Out of everything broken

Today, I'm hosting a William Stafford Celebration. It's one of 62 events taking place this month.

The Stafford Celebrations began 13 years ago. Now readings and events take place every January across the globe, and not just in Oregon (where he spent most of his life) but also in Japan, Malaysia, Scotland, Mexico and Sweden.

In a world of so many writers, why do we celebrate one man?

In part because William Stafford was one of America's most prolific writers. He wrote over 20,000 poems and more than 50 books — and his first book wasn't published until he was 46 years old. He taught at Lewis and Clark College for 30 years, served as Oregon Poet Laureate, and earned a National Book Award.

He was also a pacifist. During World War II, he was a conscientious objector. He spent the war in Civilian Public Service work camps in Arkansas and California, where he did work for the U.S. Forest Service.

After decades of writing, teaching and encouraging other writers, William Stafford died in 1993 at 79 years old.

He believed that treasures were to be found beneath your feet, and that searching for things that fit together was to follow the "golden thread." About his own work, he once said, "I have woven a parachute out of everything broken."
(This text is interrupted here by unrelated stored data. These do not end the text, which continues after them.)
Context: an optimization exercise on an open-source flow, tuned for small area, a short achievable clock period and few clock cycles. The choices shown serve that exercise and are no tape-out recipe. Only simulation tests tie the RTL to the original design; equivalence was not proved. No activity file was given, so power comes from the tool's default toggle rates.

v11:
Design tia_render, start of the top module:
module tia_render (
    input  wire        clk,
    input  wire        rst,
    input  wire        cmd_valid,
    output wire        cmd_ready,
    input  wire [2:0]  cmd_op,
    input  wire [5:0]  cmd_addr,
    input  wire [7:0]  cmd_data,
    input  wire [8:0]  cmd_x,       
    input  wire [8:0]  cmd_y,       
    output reg         pix_valid,
    output reg  [8:0]  pix_y,
    output reg  [7:0]  pix_x,
    output reg  [6:0]  pix_color,
    output reg         rd_valid,
    output wire [14:0] rd_data
);
For scale: ~1900 cells after synthesis, about 290 flip-flops, about 16000 µm² of cells after synthesis.
Settings: LEC_CHECK=0, ABC_AREA=1, CAP_MARGIN=20, CORE_MARGIN=2, CORE_UTILIZATION=40, CTS_BUF_LIST=sky130_fd_sc_hd__clkbuf_4 sky130_fd_sc_hd__clkbuf_8, CTS_CLUSTER_DIAMETER=40, CTS_CLUSTER_SIZE=8, SETUP_SLACK_MARGIN=5, SLEW_MARGIN=20; clock period 8.0 ns.
run.sh (not shown) runs the stock make flow with config.mk's settings and CLKGATE_MAP_FILE= SYNTH_SCRIPT=/design/flow/synth_recipe.tcl, a recipe that flattens the netlist after the stock synthesis.
Testbench counts of v11, summed over its fixed seeds: cycles 172,451.
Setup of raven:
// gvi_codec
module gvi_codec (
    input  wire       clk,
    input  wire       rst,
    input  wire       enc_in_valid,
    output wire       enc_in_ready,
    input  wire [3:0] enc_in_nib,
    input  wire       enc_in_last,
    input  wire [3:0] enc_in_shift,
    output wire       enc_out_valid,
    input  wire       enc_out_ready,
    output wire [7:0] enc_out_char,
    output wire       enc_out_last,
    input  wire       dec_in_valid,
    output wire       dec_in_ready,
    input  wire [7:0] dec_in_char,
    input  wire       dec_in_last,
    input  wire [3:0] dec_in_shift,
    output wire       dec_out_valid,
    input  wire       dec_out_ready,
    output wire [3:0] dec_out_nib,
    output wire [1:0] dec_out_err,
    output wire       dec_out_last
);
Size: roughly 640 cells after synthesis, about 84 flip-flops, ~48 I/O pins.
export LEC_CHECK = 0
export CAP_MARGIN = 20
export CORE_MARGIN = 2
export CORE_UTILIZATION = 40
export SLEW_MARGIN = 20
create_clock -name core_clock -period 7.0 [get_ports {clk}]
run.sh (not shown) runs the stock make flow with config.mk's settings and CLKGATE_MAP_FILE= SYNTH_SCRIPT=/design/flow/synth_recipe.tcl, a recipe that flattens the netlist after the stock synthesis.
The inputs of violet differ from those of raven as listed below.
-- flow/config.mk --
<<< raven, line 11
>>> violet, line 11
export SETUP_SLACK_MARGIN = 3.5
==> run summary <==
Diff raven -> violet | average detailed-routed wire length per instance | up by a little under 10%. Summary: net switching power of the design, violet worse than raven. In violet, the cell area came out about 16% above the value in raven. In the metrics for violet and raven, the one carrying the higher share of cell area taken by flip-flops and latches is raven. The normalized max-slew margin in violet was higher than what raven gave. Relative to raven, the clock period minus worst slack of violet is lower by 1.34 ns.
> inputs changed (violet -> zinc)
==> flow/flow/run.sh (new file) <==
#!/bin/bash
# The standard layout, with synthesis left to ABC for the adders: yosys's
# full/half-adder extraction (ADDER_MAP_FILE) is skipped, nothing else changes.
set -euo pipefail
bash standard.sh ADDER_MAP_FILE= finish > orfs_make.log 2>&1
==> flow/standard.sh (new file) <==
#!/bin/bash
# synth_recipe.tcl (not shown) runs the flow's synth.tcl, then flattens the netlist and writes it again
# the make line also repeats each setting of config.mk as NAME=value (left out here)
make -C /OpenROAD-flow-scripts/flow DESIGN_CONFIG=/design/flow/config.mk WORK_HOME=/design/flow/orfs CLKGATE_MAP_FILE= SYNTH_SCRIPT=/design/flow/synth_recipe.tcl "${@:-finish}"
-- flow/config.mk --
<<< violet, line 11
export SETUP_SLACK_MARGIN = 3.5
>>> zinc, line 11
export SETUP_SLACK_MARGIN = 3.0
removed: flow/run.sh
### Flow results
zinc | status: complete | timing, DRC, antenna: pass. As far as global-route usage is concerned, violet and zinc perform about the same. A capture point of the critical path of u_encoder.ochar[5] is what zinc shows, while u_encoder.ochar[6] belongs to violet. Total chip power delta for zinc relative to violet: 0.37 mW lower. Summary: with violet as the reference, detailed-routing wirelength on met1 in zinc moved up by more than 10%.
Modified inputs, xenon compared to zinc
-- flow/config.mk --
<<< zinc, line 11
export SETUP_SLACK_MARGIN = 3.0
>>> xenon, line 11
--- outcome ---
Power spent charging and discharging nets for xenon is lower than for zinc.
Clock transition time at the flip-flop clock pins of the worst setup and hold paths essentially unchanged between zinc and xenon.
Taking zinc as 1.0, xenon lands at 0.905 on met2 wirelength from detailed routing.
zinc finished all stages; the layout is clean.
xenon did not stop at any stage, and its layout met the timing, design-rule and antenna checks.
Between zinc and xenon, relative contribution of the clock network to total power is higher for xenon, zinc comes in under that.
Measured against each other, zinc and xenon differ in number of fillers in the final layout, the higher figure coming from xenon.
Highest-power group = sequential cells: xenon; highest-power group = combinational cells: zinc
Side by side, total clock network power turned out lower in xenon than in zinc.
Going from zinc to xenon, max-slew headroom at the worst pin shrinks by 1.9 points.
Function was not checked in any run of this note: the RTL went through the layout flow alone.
Context: an optimization exercise on an open-source flow, tuned for small area, a short achievable clock period and few clock cycles. The choices shown serve that exercise and are no tape-out recipe.
Only the layout flow was run in this run; the RTL was not checked for function there.
Power figures rest on the tool's default switching activity, not on a simulated workload.

$ cat flow/config.mk
export PLATFORM = sky130hd
export DESIGN_NAME = cvfp
export DESIGN_NICKNAME = cvfp
export VERILOG_FILES = /design/flow/design.v
export SDC_FILE = /design/flow/constraint.sdc
export NUM_CORES = 4
export LEC_CHECK = 0
export ABC_CLOCK_PERIOD_IN_PS = 3000
export CAP_MARGIN = 20
export CORE_MARGIN = 2
export CORE_UTILIZATION = 60
export PLACE_DENSITY = 0.7
export SLEW_MARGIN = 20
export TNS_END_PERCENT = 100
$ cat flow/constraint.sdc
create_clock -name core_clock -period 10.0 [get_ports {clk}]
set_input_delay 2.0000 -clock core_clock [delete_from_list [all_inputs] [get_ports {clk}]]
set_output_delay 2.0000 -clock core_clock [all_outputs]
set_load 0.01 [all_outputs]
Today's event, and all the Stafford readings, celebrate the life and work of an accomplished poet, but just as importantly — maybe more importantly — these gatherings encourage creative expression and urge us to make beauty "out of everything broken."


You Reading This, Be Ready

Starting here, what do you want to remember?
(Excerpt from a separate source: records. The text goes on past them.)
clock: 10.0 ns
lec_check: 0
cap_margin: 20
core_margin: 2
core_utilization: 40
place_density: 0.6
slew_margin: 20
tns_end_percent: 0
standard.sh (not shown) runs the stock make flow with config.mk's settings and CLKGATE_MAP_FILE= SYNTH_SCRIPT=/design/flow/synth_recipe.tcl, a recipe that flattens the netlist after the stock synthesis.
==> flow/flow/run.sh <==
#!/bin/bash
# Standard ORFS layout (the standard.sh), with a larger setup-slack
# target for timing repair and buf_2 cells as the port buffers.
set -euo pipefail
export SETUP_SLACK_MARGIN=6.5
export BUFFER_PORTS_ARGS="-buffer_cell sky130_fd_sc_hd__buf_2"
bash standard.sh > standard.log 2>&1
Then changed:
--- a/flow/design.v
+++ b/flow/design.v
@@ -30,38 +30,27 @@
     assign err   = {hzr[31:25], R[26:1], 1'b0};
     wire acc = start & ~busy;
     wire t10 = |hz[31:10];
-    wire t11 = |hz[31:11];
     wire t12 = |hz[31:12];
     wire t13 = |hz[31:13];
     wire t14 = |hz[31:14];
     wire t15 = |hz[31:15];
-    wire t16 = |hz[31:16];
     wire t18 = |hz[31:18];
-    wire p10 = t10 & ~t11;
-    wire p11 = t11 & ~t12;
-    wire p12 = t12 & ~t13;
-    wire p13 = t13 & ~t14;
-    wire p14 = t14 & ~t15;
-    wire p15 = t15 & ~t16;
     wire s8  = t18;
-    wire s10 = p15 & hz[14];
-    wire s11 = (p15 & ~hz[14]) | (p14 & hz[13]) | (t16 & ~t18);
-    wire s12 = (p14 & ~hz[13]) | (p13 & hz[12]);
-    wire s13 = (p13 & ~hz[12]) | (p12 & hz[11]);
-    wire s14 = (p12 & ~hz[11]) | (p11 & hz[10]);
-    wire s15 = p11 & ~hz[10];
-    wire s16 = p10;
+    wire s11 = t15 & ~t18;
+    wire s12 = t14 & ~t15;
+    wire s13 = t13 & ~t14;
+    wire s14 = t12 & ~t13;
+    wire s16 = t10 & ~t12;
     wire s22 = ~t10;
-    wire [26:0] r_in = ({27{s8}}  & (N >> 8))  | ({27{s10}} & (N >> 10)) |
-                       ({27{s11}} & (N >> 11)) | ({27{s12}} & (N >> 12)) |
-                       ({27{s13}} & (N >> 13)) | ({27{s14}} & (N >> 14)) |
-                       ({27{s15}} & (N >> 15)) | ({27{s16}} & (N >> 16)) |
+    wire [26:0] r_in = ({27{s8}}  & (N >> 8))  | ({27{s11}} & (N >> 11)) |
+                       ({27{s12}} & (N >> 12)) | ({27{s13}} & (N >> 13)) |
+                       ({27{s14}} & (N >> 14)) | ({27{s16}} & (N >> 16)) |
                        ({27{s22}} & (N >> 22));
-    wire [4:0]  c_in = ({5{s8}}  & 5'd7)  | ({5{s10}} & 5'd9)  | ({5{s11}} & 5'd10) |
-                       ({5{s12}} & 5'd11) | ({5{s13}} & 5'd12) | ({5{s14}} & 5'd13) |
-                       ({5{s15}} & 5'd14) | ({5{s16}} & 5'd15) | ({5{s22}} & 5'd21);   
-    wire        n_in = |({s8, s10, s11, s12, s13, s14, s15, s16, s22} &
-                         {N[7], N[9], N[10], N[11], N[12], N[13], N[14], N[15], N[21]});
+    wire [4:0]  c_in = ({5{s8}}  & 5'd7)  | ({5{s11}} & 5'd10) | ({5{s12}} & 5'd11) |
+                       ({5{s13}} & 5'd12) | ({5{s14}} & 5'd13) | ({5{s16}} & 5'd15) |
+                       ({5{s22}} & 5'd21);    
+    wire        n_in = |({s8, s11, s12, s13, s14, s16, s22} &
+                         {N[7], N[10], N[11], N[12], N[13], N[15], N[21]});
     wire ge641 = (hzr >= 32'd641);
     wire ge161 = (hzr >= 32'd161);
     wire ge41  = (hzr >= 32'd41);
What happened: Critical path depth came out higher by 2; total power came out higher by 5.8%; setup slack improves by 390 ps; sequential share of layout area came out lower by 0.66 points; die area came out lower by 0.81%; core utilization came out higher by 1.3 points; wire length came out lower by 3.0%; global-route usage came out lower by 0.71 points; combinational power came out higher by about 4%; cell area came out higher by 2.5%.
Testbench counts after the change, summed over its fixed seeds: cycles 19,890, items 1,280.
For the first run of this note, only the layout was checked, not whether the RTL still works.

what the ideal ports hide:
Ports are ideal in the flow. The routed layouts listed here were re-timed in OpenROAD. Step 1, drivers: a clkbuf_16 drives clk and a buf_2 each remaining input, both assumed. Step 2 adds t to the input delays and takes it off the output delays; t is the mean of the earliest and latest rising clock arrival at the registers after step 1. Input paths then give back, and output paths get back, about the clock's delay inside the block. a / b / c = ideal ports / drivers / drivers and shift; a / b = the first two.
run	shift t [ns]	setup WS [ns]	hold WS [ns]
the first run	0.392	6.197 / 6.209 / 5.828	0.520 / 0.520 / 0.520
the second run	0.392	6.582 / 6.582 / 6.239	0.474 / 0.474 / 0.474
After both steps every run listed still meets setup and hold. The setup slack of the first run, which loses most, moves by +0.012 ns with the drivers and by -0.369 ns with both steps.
How sunlight creeps along a shining floor?

What scent of old wood hovers, what softened

sound from outside fills the air?


Will you ever bring a better gift for the world

than the breathing respect that you carry

wherever you go right now? Are you waiting

for time to show you some better thoughts?


When you turn around, starting here, lift this

new glimpse that you found; carry into evening

all that you want from this day. This interval you spent

reading or hearing this, keep it for life  —


What can anyone give you greater than now,

starting here, right in this room, when you turn around?